• SOURCE RECORDS
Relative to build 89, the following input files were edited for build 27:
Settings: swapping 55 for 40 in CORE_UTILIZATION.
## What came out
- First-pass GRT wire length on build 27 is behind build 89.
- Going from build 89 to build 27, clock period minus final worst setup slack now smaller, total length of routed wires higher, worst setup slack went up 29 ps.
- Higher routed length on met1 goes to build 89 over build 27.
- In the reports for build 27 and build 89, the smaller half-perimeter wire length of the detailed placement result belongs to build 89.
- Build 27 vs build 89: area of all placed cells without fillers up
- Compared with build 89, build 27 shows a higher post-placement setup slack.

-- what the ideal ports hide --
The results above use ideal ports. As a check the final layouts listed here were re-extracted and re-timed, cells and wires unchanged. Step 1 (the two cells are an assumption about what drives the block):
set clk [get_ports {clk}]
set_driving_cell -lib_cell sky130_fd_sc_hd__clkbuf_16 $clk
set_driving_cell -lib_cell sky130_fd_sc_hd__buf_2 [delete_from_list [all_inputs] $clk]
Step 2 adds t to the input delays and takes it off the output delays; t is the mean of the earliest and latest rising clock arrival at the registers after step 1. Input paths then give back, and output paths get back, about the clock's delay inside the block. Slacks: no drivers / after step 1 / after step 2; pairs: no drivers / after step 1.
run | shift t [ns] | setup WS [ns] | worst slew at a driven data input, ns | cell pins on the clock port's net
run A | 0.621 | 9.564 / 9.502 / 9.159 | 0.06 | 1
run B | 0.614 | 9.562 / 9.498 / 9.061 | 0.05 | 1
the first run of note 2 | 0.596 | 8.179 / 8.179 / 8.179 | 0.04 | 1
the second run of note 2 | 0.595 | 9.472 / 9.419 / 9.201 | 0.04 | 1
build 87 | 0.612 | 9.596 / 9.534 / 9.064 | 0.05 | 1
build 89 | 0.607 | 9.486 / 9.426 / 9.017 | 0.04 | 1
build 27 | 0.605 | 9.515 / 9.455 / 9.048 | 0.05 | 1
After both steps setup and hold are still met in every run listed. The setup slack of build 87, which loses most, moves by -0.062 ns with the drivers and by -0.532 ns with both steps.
Source: an optimization exercise on an open RTL-to-GDS flow (aim: small area and a short achievable clock period). Production flows keep margins and buffers that such runs may drop.
The clock port is modelled as an ideal driver, which makes a skipped or thinned clock tree look cheaper than it is; a real chip needs a root buffer or a tree.
Power figures rest on the tool's default switching activity, not on a simulated workload.

## run A
// mac5
module mac5 #(parameter WIDTH=32)
   (input logic [(WIDTH/2)-1:0] a,
    input logic [(WIDTH/2)-1:0] b,
    input logic               clk, reset,
    output logic [WIDTH-1:0]  out);
   logic [15:0] ra;
   logic [7:0] bneg, bone, btwo;
   logic rb15;
   wire [16:0] bx = {b, 1'b0};
   logic f;
   logic q2_0_0;
   logic q2_1_0;
   logic q2_2_0;
   logic q2_3_0;
   logic q2_3_1;
   logic q2_3_2;
   logic q2_4_0;
   logic q2_4_1;
   logic q2_5_0;
   logic q2_5_1;
   logic q2_6_0;
   logic q2_6_1;
   logic q2_7_0;
   logic q2_7_1;
   logic q2_8_0;
   logic q2_8_1;
   logic q2_9_0;
   logic q2_9_1;
   logic q2_10_0;
   logic q2_10_1;
   logic q2_11_0;
   logic q2_11_1;
   logic q2_11_2;
   logic q2_11_3;
   logic q2_12_0;
   logic q2_12_1;
   logic q2_12_2;
   logic q2_13_0;
   logic q2_13_1;
   logic q2_13_2;
   logic q2_14_0;
   logic q2_14_1;
   logic q2_14_2;
   logic q2_15_0;
   logic q2_15_1;
   logic q2_15_2;
   logic q2_16_0;
   logic q2_16_1;
   logic q2_16_2;
   logic q2_16_3;
   logic q2_17_0;
   logic q2_17_1;
   logic q2_17_2;
   logic q2_17_3;
   logic q2_18_0;
   logic q2_18_1;
   logic q2_18_2;
   logic q2_18_3;
   logic q2_19_0;
   logic q2_19_1;
   logic q2_19_2;
   logic q2_19_3;
   logic q2_20_0;
   logic q2_20_1;
   logic q2_20_2;
   logic q2_20_3;
   logic q2_21_0;
   logic q2_21_1;
   logic q2_21_2;
   logic q2_21_3;
   logic q2_22_0;
   logic q2_22_1;
   logic q2_23_0;
   logic q2_23_1;
   logic q2_23_2;
   logic q2_24_0;
   logic q2_24_1;
   logic q2_24_2;
   logic q2_25_0;
   logic q2_25_1;
   logic q2_25_2;
   logic q2_26_0;
   logic q2_26_1;
   logic q2_26_2;
   logic q2_27_0;
   logic q2_27_1;
  ...
Size: roughly 220 flip-flops, about 66 I/O pins.
make LEC_CHECK=0 ABC_CLOCK_PERIOD_IN_PS=1000 CAP_MARGIN=20 CORE_MARGIN=2 CORE_UTILIZATION=40 SETUP_SLACK_MARGIN=4.5 SLEW_MARGIN=20 SYNTH_HIERARCHICAL=1 SYNTH_MINIMUM_KEEP_SIZE=0 finish   # period 7.0 ns
run.sh (not shown) runs the stock make flow with config.mk's settings and CLKGATE_MAP_FILE= SYNTH_SCRIPT=/design/flow/synth_recipe.tcl, a recipe that flattens the netlist after the stock synthesis.
Run A did not stop at any stage, and its layout met the timing, DRC and antenna checks.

• DIRECTIONS FOR THIS TASK
Please reproduce the lines from the line with "run A | 0.621" to the line with "build 27 | 0.605", both ends included, exactly as they appear above.

• TASK OUTPUT
run A | 0.621 | 9.564 / 9.502 / 9.159 | 0.06 | 1
run B | 0.614 | 9.562 / 9.498 / 9.061 | 0.05 | 1
the first run of note 2 | 0.596 | 8.179 / 8.179 / 8.179 | 0.04 | 1
the second run of note 2 | 0.595 | 9.472 / 9.419 / 9.201 | 0.04 | 1
build 87 | 0.612 | 9.596 / 9.534 / 9.064 | 0.05 | 1
build 89 | 0.607 | 9.486 / 9.426 / 9.017 | 0.04 | 1
build 27 | 0.605 | 9.515 / 9.455 / 9.048 | 0.05 | 1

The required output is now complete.